Alright I don’t really have “dong rot”. Debt on the other hand is another story.
The video for “Smack My Bitch Up” that I’m talking about in the first panel was directed by Jonas Akerlund. It must’ve aired on MTV in the middle of the night, or with extreme warning; I don’t know how exactly my buddy recorded it.
This is NSFW, if you’re curious.
https://youtu.be/79iqeItl4SE
Prodigy’s The Fat of the Land (1996) has a 12-page inner booklet over which the following text is spread out:
WE HAVE NO BUTTER,
BUT I ASK YOUWOULD YOU RATHER HAVE BUTTER OR GUNS?
SHALL WE IMPORT LARD OR STEEL?
LET ME TELL YOUPREPAREDNESS MAKES US POWERFUL.

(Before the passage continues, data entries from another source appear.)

$ cat src/rtl/multibyte_add_sequencer_pkg.sv
// -----------------------------------------------------------------------------
// multibyte_add_sequencer_pkg
// Shared definitions for the byte-serial add/subtract sequencer:
//   BYTE_W  - width of the datapath slice processed per cycle
//   state_t - sequencer states (IDLE accepts, RUN iterates bytes, DONE holds)
// -----------------------------------------------------------------------------
package multibyte_add_sequencer_pkg;

    localparam int BYTE_W = 8;

    typedef enum logic [1:0] {
        IDLE = 2'd0,
        RUN  = 2'd1,
        DONE = 2'd2
    } state_t;

endpackage

$ cat src/rtl/multibyte_add_sequencer_if.sv
// -----------------------------------------------------------------------------
// multibyte_add_sequencer_if
// Request/response bundle for the sequencer.
//   Request : in_valid/in_ready handshake carrying op_a, op_b, op_sub, cin
//   Response: out_valid/out_ready handshake carrying result, cout, ovf
// Modports: master drives requests and consumes results; slave is the block.
// -----------------------------------------------------------------------------
interface multibyte_add_sequencer_if #(
    parameter int NBYTES = 4
);
    import multibyte_add_sequencer_pkg::*;

    localparam int W = BYTE_W * NBYTES;

    logic         in_valid;
    logic         in_ready;
    logic [W-1:0] op_a;
    logic [W-1:0] op_b;
    logic         op_sub;
    logic         cin;
    logic         out_valid;
    logic         out_ready;
    logic [W-1:0] result;
    logic         cout;
    logic         ovf;

    modport master (
        output in_valid, op_a, op_b, op_sub, cin, out_ready,
        input  in_ready, out_valid, result, cout, ovf
    );

    modport slave (
        input  in_valid, op_a, op_b, op_sub, cin, out_ready,
        output in_ready, out_valid, result, cout, ovf
    );

endinterface

$ cat src/rtl/multibyte_add_sequencer_ripple_carry_adder.sv
// -----------------------------------------------------------------------------
// ripple_carry_adder
// Combinational BYTE_W-bit adder built from a chain of full adders.
//   a, b - addends
//   ci   - carry in
//   sum  - BYTE_W-bit sum
//   co   - carry out of the most significant bit
// -----------------------------------------------------------------------------
module ripple_carry_adder
    import multibyte_add_sequencer_pkg::*;
(
    input  logic [BYTE_W-1:0] a,
    input  logic [BYTE_W-1:0] b,
    input  logic              ci,
    output logic [BYTE_W-1:0] sum,
    output logic              co
);

    logic [BYTE_W:0] c;

    assign c[0] = ci;

    for (genvar i = 0; i < BYTE_W; i++) begin : g_fa
        assign sum[i]   = a[i] ^ b[i] ^ c[i];
        assign c[i + 1] = (a[i] & b[i]) | (c[i] & (a[i] ^ b[i]));
    end

    assign co = c[BYTE_W];

endmodule

$ cat src/rtl/multibyte_add_sequencer.sv
// -----------------------------------------------------------------------------
// multibyte_add_sequencer
// Adds or subtracts two NBYTES-wide operands one byte per cycle through a
// single 8-bit ripple-carry adder, least significant byte first.
//   clk   - clock, all state changes on the rising edge
//   rst_n - synchronous active-low reset
//   bus   - slave side of multibyte_add_sequencer_if (request/response)
// Timing: accept in IDLE, NBYTES cycles in RUN, result held in DONE until
// out_ready. Subtraction is A + ~B + 1, so cout=1 means "no borrow".
// -----------------------------------------------------------------------------
module multibyte_add_sequencer
    import multibyte_add_sequencer_pkg::*;
#(
    parameter int NBYTES = 4
) (
    input  logic                     clk,
    input  logic                     rst_n,
    multibyte_add_sequencer_if.slave bus
);

    localparam int                 W        = BYTE_W * NBYTES;
    localparam int                 IDX_W    = $clog2(NBYTES);
    localparam logic [IDX_W-1:0]   LAST_IDX = IDX_W'(NBYTES - 1);

    state_t            state;
    state_t            state_next;
    logic              in_ready_c;
    logic              out_valid_c;

    logic [IDX_W-1:0]  idx;
    logic [W-1:0]      a_q;
    logic [W-1:0]      b_q;       // effective B (already inverted for subtract)
    logic              carry_q;
    logic [W-1:0]      result_q;
    logic              cout_q;
    logic              ovf_q;

    logic [BYTE_W-1:0] a_byte;
    logic [BYTE_W-1:0] b_byte;
    logic [BYTE_W-1:0] sum_byte;
    logic              carry_out;

    assign a_byte = a_q[idx * BYTE_W +: BYTE_W];
    assign b_byte = b_q[idx * BYTE_W +: BYTE_W];

    ripple_carry_adder u_adder (
        .a   (a_byte),
        .b   (b_byte),
        .ci  (carry_q),
        .sum (sum_byte),
        .co  (carry_out)
    );

    // NOTE: sequential state uses non-blocking assignments so every register
    // samples its inputs from before the edge, independent of block order.
    always_ff @(posedge clk) begin
        if (!rst_n) begin
            state <= IDLE;
        end else begin
            state <= state_next;
        end
    end

    // NOTE: every output of this block gets a default first, so no path
    // leaves a signal unassigned and no latch is inferred.
    always_comb begin
        state_next  = state;
        in_ready_c  = 1'b0;
        out_valid_c = 1'b0;
        case (state)
            IDLE: begin
                in_ready_c = 1'b1;
                if (bus.in_valid) state_next = RUN;
            end
            RUN: begin
                if (idx == LAST_IDX) state_next = DONE;
            end
            DONE: begin
                out_valid_c = 1'b1;
                if (bus.out_ready) state_next = IDLE;
            end
            default: state_next = IDLE;
        endcase
    end

    // NOTE: the operand registers are deliberately left out of reset; they are
    // always loaded on accept before anything reads them, so only the state
    // visible at the outputs (and the loop control) is cleared.
    always_ff @(posedge clk) begin
        if (!rst_n) begin
            idx      <= '0;
            carry_q  <= 1'b0;
            result_q <= '0;
            cout_q   <= 1'b0;
            ovf_q    <= 1'b0;
        end else begin
            case (state)
                IDLE: begin
                    if (bus.in_valid) begin
                        a_q     <= bus.op_a;
                        b_q     <= bus.op_sub ? ~bus.op_b : bus.op_b;
                        carry_q <= bus.op_sub ? 1'b1 : bus.cin;
                        idx     <= '0;
                    end
                end
                RUN: begin
                    result_q[idx * BYTE_W +: BYTE_W] <= sum_byte;
                    carry_q                         <= carry_out;
                    if (idx == LAST_IDX) begin
                        // Last byte: its sum MSB is the result sign bit.
                        idx    <= '0;
                        cout_q <= carry_out;
                        ovf_q  <= (a_q[W-1] == b_q[W-1]) &&
                                  (sum_byte[BYTE_W-1] != a_q[W-1]);
                    end else begin
                        idx <= idx + 1'b1;
                    end
                end
                default: ;
            endcase
        end
    end

    assign bus.in_ready  = in_ready_c;
    assign bus.out_valid = out_valid_c;
    assign bus.result    = result_q;
    assign bus.cout      = cout_q;
    assign bus.ovf       = ovf_q;

endmodule

$ cat src/flat_wrapper.sv
// flat-port wrapper written by rule: the top's interface ports become plain ports
module multibyte_add_sequencer_flat import multibyte_add_sequencer_pkg::*;
#(
    parameter int NBYTES = 4
)
  (clk, rst_n, bus_in_valid, bus_op_a, bus_op_b, bus_op_sub, bus_cin, bus_out_ready, bus_in_ready, bus_out_valid, bus_result, bus_cout, bus_ovf);
  multibyte_add_sequencer_if #(.NBYTES(NBYTES)) bus_i ();
  input  logic clk;
  input  logic rst_n;
  input wire logic [$bits(bus_i.in_valid)-1:0] bus_in_valid;
  input wire logic [$bits(bus_i.op_a)-1:0] bus_op_a;
  input wire logic [$bits(bus_i.op_b)-1:0] bus_op_b;
  input wire logic [$bits(bus_i.op_sub)-1:0] bus_op_sub;
  input wire logic [$bits(bus_i.cin)-1:0] bus_cin;
  input wire logic [$bits(bus_i.out_ready)-1:0] bus_out_ready;
  output wire logic [$bits(bus_i.in_ready)-1:0] bus_in_ready;
  output wire logic [$bits(bus_i.out_valid)-1:0] bus_out_valid;
  output wire logic [$bits(bus_i.result)-1:0] bus_result;
  output wire logic [$bits(bus_i.cout)-1:0] bus_cout;
  output wire logic [$bits(bus_i.ovf)-1:0] bus_ovf;
  assign bus_i.in_valid = bus_in_valid;
  assign bus_i.op_a = bus_op_a;
  assign bus_i.op_b = bus_op_b;
  assign bus_i.op_sub = bus_op_sub;
  assign bus_i.cin = bus_cin;
  assign bus_i.out_ready = bus_out_ready;
  assign bus_in_ready = bus_i.in_ready;
  assign bus_out_valid = bus_i.out_valid;
  assign bus_result = bus_i.result;
  assign bus_cout = bus_i.cout;
  assign bus_ovf = bus_i.ovf;
  multibyte_add_sequencer #(.NBYTES(NBYTES)) u_core (.clk(clk), .rst_n(rst_n), .bus(bus_i));
endmodule
$ cat config.mk
export PLATFORM = sky130hd
export DESIGN_NAME = multibyte_add_sequencer_flat
export DESIGN_NICKNAME = d
export VERILOG_FILES = /design/src/rtl/multibyte_add_sequencer_pkg.sv /design/src/rtl/multibyte_add_sequencer_if.sv /design/src/rtl/multibyte_add_sequencer_ripple_carry_adder.sv /design/src/rtl/multibyte_add_sequencer.sv /design/src/flat_wrapper.sv
export SDC_FILE = /design/constraint.sdc
export NUM_CORES = 1
export LEC_CHECK = 0
export ABC_CLOCK_PERIOD_IN_PS = 4640
export CORE_MARGIN = 2
export CORE_UTILIZATION = 44
export CTS_BUF_LIST = sky130_fd_sc_hd__clkbuf_8
export CTS_CLUSTER_SIZE = 24
export DETAILED_ROUTE_END_ITERATION = 7
export PLACE_DENSITY_LB_ADDON = 0.2
export SYNTH_ARGS = -nofsm -noshare
export SYNTH_HDL_FRONTEND = slang
export SYNTH_HIERARCHICAL = 1
export SYNTH_SLANG_ARGS = --single-unit
$ cat constraint.sdc
create_clock -name clk -period 4.64 [get_ports clk]
set_clock_uncertainty 0.1 [all_clocks]
set_input_delay 0.464 -clock clk [delete_from_list [all_inputs] [get_ports clk]]
set_output_delay 0.464 -clock clk [all_outputs]
set_load 0.02 [all_outputs]
Word-level counts from Yosys, hierarchy flattened:

Cells that the tools add are included.

* word-level logic and storage cells: 84
* input bits: 70
* register bits: 103
* output and inout bits: 36

* bitwise gates (word level): 41
* add/subtract/negate cells: 2
* reductions and logical operators: 7
* multiplexer cells: 14
* shifts and indexed selects: 4
* equal/unequal tests: 8

Operator list (count)
* 32-bit by 6-bit indexed part select with 8-bit output: 2
* 5-bit negation with 34-bit output: 1
* 8-bit by 34-bit variable shift with 32-bit output, first input constant: 1
* 8-bit by 34-bit indexed part select with 32-bit output: 1
* 32-bit bitwise mux: 1
* 32-bit two-way mux: 1
* 32-bit NOT: 1
* 1-bit bitwise AND: 16
* 1-bit bitwise XOR: 16
* 2-bit two-way mux: 5
* 1-bit OR: 8
* 2-bit case mux with 3 select lines: 1
* 3-bit AND reduction: 2
* 2-bit equality test, second input constant: 2
* 1-bit two-way mux: 4
* 2-bit != test, second input constant: 2
* 2-bit case mux with 2 select lines: 1
* 2-bit AND reduction: 2
* 2-bit by 1-bit adder with 2-bit output, second input constant: 1
* 2-bit by 1-bit equality test with 1-bit output, second input constant: 1
* 2-bit logical NOT: 1
* 2-bit by 1-bit != test with 1-bit output, second input constant: 1
* 1-bit case mux with 2 select lines: 1
* 2-bit nonzero test: 1
* other kinds (3): 3

Logic depth before layout (Yosys ltp):

* word-level depth: 19
* gate-level depth with buffers: 17
* mapped depth without buffers: 15

Cells and area by module:

The synthesis kept the hierarchy.

By module, submodules not included
* multibyte_add_sequencer: cells each 268, sequential area each 2702.6 um^2, instances 1, area an instance 4140.2 um^2
* ripple_carry_adder: cells each 18, sequential area each 0.0 um^2, instances 1, area an instance 197.7 um^2

Least setup slack after synthesis:

No wires, ideal clock.

* kind: register to register
* from: reg u_core.idx[0]
* to: reg u_core.ovf_q, in the netlist u_core/bus.ovf
* data arrival time: 4.918 ns
* stages on the path, launching flop included: 17
* data required time: 4.466 ns
* setup time: 0.074 ns
* setup slack: -0.452 ns
* clock period less this slack: 5.092 ns
* buffers on the path: 1
* cell sequence: dfxtp_1 -> buf_2 -> mux4_2 -> fa_1 -> inv_1 -> fa_1 -> inv_1 -> fa_1 -> fa_1 -> fa_1 -> fa_1 -> fa_1 -> inv_1 -> fa_1 -> inv_1 -> or3b_2 -> a31oi_1

* word-level cells in the longest chain between the ends: 19
* elaborated cells on any way between the ends: 36
* those cells by class: eq/ne: 2; shift: 2; bitwise: 30; reduce/logical: 2

RTL lines
* start: declaration: line multibyte_add_sequencer.sv:30 `logic [IDX_W-1:0] idx;`
* start signal: assignment: line multibyte_add_sequencer.sv:116 `idx <= idx + 1'b1;`
* 32-bit by 6-bit indexed part select with 8-bit output *: line multibyte_add_sequencer.sv:43 `assign a_byte = a_q[idx * BYTE_W +: BYTE_W];`
* via u_core.a_byte[0]: line multibyte_add_sequencer.sv:38 `logic [BYTE_W-1:0] a_byte;`
* 1-bit bitwise XOR: line multibyte_add_sequencer_ripple_carry_adder.sv:25 `assign c[i + 1] = (a[i] & b[i]) | (c[i] & (a[i] ^ b[i]));`
* 1-bit bitwise AND: line multibyte_add_sequencer_ripple_carry_adder.sv:25
* 1-bit OR *: line multibyte_add_sequencer_ripple_carry_adder.sv:25
* 1-bit bitwise AND *: line multibyte_add_sequencer_ripple_carry_adder.sv:25
* 1-bit OR *: line multibyte_add_sequencer_ripple_carry_adder.sv:25
* 1-bit bitwise AND *: line multibyte_add_sequencer_ripple_carry_adder.sv:25
* (+5 left out)
* 1-bit bitwise AND *: line multibyte_add_sequencer_ripple_carry_adder.sv:25
* 1-bit OR *: line multibyte_add_sequencer_ripple_carry_adder.sv:25
* 1-bit bitwise AND *: line multibyte_add_sequencer_ripple_carry_adder.sv:25
* 1-bit OR *: line multibyte_add_sequencer_ripple_carry_adder.sv:25
* 1-bit bitwise XOR *: line multibyte_add_sequencer_ripple_carry_adder.sv:24 `assign sum[i] = a[i] ^ b[i] ^ c[i];`
* via u_core.sum_byte[7]: line multibyte_add_sequencer.sv:40 `logic [BYTE_W-1:0] sum_byte;`
* 1-bit != test *: line multibyte_add_sequencer.sv:114 `(sum_byte[BYTE_W-1] != a_q[W-1]);`
* 1-bit logical AND *: line multibyte_add_sequencer.sv:113 `ovf_q <= (a_q[W-1] == b_q[W-1]) &&`
* end signal: assignment: line multibyte_add_sequencer.sv:113
* end: declaration: line multibyte_add_sequencer.sv:36 `logic ovf_q;`

Mark *: on every way through the listed nets, which the timed path passes. The rest lies on a longest branch.
A chain may end at the register's enable or synchronous reset.

Final worst setup path:

Ends and elaborated chain as after synthesis.

==> metrics.md <==
| Metric | Value |
|---|---|
| Vias in the first global route | 2,532 |
| Routed vias | 2,640 |
| Full die area | about 11,000 um^2 |
| Drt drc | 0 |
| Final Hold Viols | 0 |
| CTS tree | yes |
| TritonCTS Sinks | between 100 and 150 |
| Gr ovfl total | 0 |
| CTS root buf | clkbuf_8 |
| Critical R2R Launch | u_core/idx[0] |
| CP Max Fanout | 4 |
| FF-to-FF setup slack | approximately 160 ps |
| Final Net Count | about 480 |
| Syn_nets | roughly 370 |
| Worst slew pin tran | 847.1 ps |
| Pin count of the biggest net entering global routing | 35 |
| Max-Cap Viols | 0 |
| Status | finished, final reports clean |
| Diodes inserted | 0 |
| Register area share after synthesis | 0.6230 |
| CTS clock-pin slew for the worst setup and hold paths | 100 ps |
| Starting Density | 0.4479 |
| Sequence of cells on the critical path | mux4_2 -> fa_2 -> inv_2 -> fa_2 -> inv_1 -> fa_2 -> fa_2 -> fa_2 -> fa_2 -> fa_2 -> inv_2 -> fa_1 -> inv_2 -> or3b_4 -> a31oi_1 |
| Synth warn | 6 |
| Commonest non-fill, non-tap cells in the layout | clkdlybuf4s50_1 (104), edfxtp_1 (64), dfxtp_1 (38), xor2_1 (32), nand2_1 (26) |
| Worst setup margin | ~160 ps |
| H-tree levels | 3 |
| Core Area | roughly 9700 um^2 |
| RSZ-0062 raised after global routing | false |
| Post-DP HPWL | around 6300 um |
| Critical path class | reg -> reg |
| CP peak stage delay | approximately 510 ps |
| Clock Latency Late Sink | roughly 360 ps |
| Worst hold slack | approximately 370 ps |
| Wire per inst | approximately 15 um |
| Worst hold start | u_core/bus.result[26] |
| Initial antenna violation count | 0 |
| Max VDD drop | 0.1534 mV |
| First-pass GRT wire length | 13,030 um |
| Final Util | 0.5991 |
| Distinct cell type count after synthesis | 35 |
| Die width | 103.3 um |
| Worst Setup Start Kind | register |
| I/O pin cnt | about 110 |
| Post-synthesis area per instance | around 15 um^2 |
| Slowest CP cell | mux4_2 |
| Slew Viols, Final | 0 |
| Routed wire length | slightly above 8000 um |
| Critical Path RT | approximately 4800 ps |
| R2R cell count | 15 |
| Critical Path AT | between 4000 and 5000 ps |
| PwrDens | about 340 nW/um^2 |
| Mapped Cells | ~290 |
| Row cnt | 36 |
| Cell Area, Synth | about 4300 um^2 |
| Final worst-path cycle share | 0.9655 |
| Min-Delay Path Class | reg -> reg |
| Crit. End Element | register |
| Tot GR Track Use | 0.1660 |
| Antenna Nets Post-Route | 0 |
| TritonCTS Buffers | 9 |
| Final Total Pwr | 1.951 mW |
| DIE HEIGHT | 103.3 um |
| Place WS | -14.42 ps |
| Max_slew headroom | 0.4353 |
| Fillers | roughly 770 |
| Final worst path period need | between 4000 and 5000 ps |
| Placer Congestion | between 0.7 and 0.8 |
| Hold endpoint | u_core/bus.result[26] |
| Layout cell share with drive strength beyond 1 | 0.1571 |
| Final setup fails | 0 |
| Reg-to-reg endpoint | u_core/bus.ovf |
| FMAX | 223.2 MHz |
| Leading cell type in the layout, fill and taps excluded | clkdlybuf4s50_1 |
| Port Buf Inserts | 105 |
| Clock buffer depth | 2 |
| Synth Register Bits | between 100 and 150 |
| Drt via density | ~5 |
| Hold path cells | 2 |
| Leakage | about 2 nW |
| DR pass1 iterations | 4 |
| Starting DRT DRC Count | 75 |
| Most used cell, CP | fa_2 |
| Layout overhead on the synthesized area | 33.75% |
==> worst max path at each step <==
stage	from	endpoint	depth (start not counted)
6_report	u_core/idx[0]	u_core/bus.ovf	15
5_1_grt	u_core/idx[0]	u_core/bus.ovf	15
4_1_cts	u_core/idx[0]	u_core/bus.ovf	15
3_5_place_dp	u_core/idx[0]	u_core/bus.ovf	15
3_3_place_gp	u_core/idx[0]	u_core/bus.ovf	15
2_1_floorplan	u_core/idx[0]	u_core/bus.ovf	16
==> registers in the layout, indices dropped and copies added, names as in the netlist <==
| signal | cells |
|---|---|
| u_core/bus.result | 32 |
| u_core/bus.cout | 1 |
| u_core/state | 2 |
| u_core/a_q | 32 |
| u_core/bus.ovf | 1 |
| u_core/idx | 2 |
| u_core/b_q | 32 |
| u_core/carry_q | 1 |
==> per-layer routing <==
layer  routed length (um)  global-route usage  share of wire  up-vias
li1                     -                   -              -     1273
met1                 3721              0.2328           0.45     1262
met2                 4006              0.2597           0.48       97
met3                  449             0.04099          0.054        8
met4                   93             0.04858          0.011        0
met5                    0                   0              0        -
==> per-stage QoR <==
stage               area (um^2)  instances  setup TNS, ps
floorplan                  4379        286         -69.34
global placement           5567        517              0
detailed placement         5567        517         -14.42
CTS                        5799        534              0
global route               5802        534              0
finish                     5802        534              0
==> report_power, final <==
part / switching, mW / internal [mW] / total [mW] / leakage, nW
clock: 0.312 / 0.310 / 0.622 / 0.108
sequential: 0.0153 / 1.02 / 1.03 / 0.910
combinational: 0.143 / 0.154 / 0.297 / 1.03
==> repair_timing <==
item | CTS | global route
hold buffers | 0 | 0
setup buffers | 1 | 0
pin swaps | 2 | 7
setup endpoints to repair | 1 | 1
resized for setup | 0 | 1
==> worst max-delay path: cells and delay by family, from the launching register on <==
family	cells	cell delay, ps
AND/OR/NAND/NOR	1	360
buffers and inverters	4	230
flip-flops	1	380
adder cells (fa/ha/maj)	8	2670
AO/OA/AOI/OAI	1	170
multiplexers	1	510
==> Yosys cell counts <==
cell type	n	area, um^2
nand2_1	26	97.59
a22oi_1	2	15.01
mux2i_1	1	10.01
o21bai_1	1	7.510
nand3_1	1	5.000
mux4_2	16	360.4
a22o_1	16	140.1
nor2b_1	5	31.28
a2bb2oi_1	1	8.760
dfxtp_1	39	780.8
or3b_2	1	8.760
inv_1	12	45.04
buf_4	2	15.01
and3b_1	2	17.52
nor3_4	1	16.27
and2b_1	1	7.510
o21a_1	1	7.510
nand3b_1	1	7.510
nand4bb_4	1	27.53
ha_1	5	62.56
nand4_4	1	21.27
nand2b_1	3	18.77
fa_1	8	160.2
a21oi_1	1	5.000
nor4_4	1	21.27
a21boi_2	2	22.52
o21ai_0	2	10.01
nand4b_2	1	15.01
nor2_1	5	18.77
xor2_1	32	280.3
clkbuf_1	4	15.01
buf_2	10	50.05
o22ai_1	16	100.1
edfxtp_1	64	1922
a31oi_1	1	6.260
==> cells by family after synthesis <==
logic type | synth area share
AND/OR/NAND/NOR | 0.07240
adder cells (fa/ha/maj) | 0.05134
buffers and inverters | 0.02884
flip-flops | 0.6230
AO/OA/AOI/OAI | 0.07442
XOR/XNOR | 0.06461
multiplexers | 0.08538
==> area by class of cell <==
type | instances | area (um^2) | area share
clock inverter | 7 | 101.3 | 0.01747
inverter | 12 | 45.04 | 0.007764
sequential | 103 | 2706 | 0.4665
tap | 133 | 166.4 | 0.02868
multi-input combinational | 155 | 1538 | 0.2650
clock buffer | 9 | 123.9 | 0.02135
timing repair buffer | 115 | 1121 | 0.1932
Power figures use the tool's default switching activity.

BUTTER MERELY MAKES US FAT.
STEEL?
LARD?
That’s originally from a Hermann Goering quote. I dunno how it applies to songs like “Smack My Bitch Up”, but there it is.
“Funky Shit” is the first real stomper of the disc after the opener, at track 4 (“Breathe” and “Diesel Power”* aren’t that terrific in my opinion, despite the latter’s promising intro). The Beastie Boys sample (from “Root Down” on Ill Communication) is instantly recognizable, and it kinda proves how extraneous the two main vocalists in the group really were. It made for a perfect blackout-to-the-credits in Paul W.S. Anderson’s only decent film, the space chiller Event Horizon.
https://youtu.be/H_xI-inhxdg
The “Theme from S.W.A.T.” is in that track too, and you know what, I’m just gonna go ahead and call that Prodigy’s best song.
(*”Diesel Power” has Kool Keith of the Ultramagnetic MCs on guest vocals!)
Look, I’m just not a huge fan of Keith Flint. Or Maxim (the other rapper, not the magazine, this was before that I think). So I was never crazy about the next four tracks.
- “Serial Thrilla”; this is like Flint’s prelude to “Firestarter”, with the kind of punny chorus lyric we used to think up while rolling on too much ecstasy, and Flint’s vocals annoy me for some reason
- “Mindfields” is alright I guess, but Maxim says “I walk through mindFIELDZZEHH”, not so much like a Rasta but a subpar impersonation of one
- “Narayan” speaks for itself, but Crispian Mills (not a hearty rice-based breakfast cereal, but a vocalist) chants very nasally
- Who still likes “Firestarter”?!?
I always used to skip ahead to “Climbatize”, another Liam Howlett-only track (like “Funky Shit”). It’s even better to listen to while intoxicated than the Chemical Brothers’ “Lost In The K-Hole”. In a technical sense, it’s the equal of “Smack My Bitch Up”. You can put this on headphones and lose your balance.
https://youtu.be/caHmvarWNpQ
Now, any thoughts I had of Keith Flint’s superfluousness are dashed by the album’s final cut. It’s a deftly-performed cover of L7’s “Fuel My Fire”, and Flint’s voice is what really sells it. He’s right in Donita Sparks’s vocal range arena. It makes for an utterly ripping closer.
Before I wrap this up, I have to make a few notes regarding Prodigy’s most famous single.
- It was referenced on Sifl & Olly.
- The transcendent female vocals over the bridge are courtesy of Shahin Bada.
- The intro to “Smack My Bitch Up” is one of the most exciting I’ve ever heard in my life.
- It leads into the greatest bass drop of all time.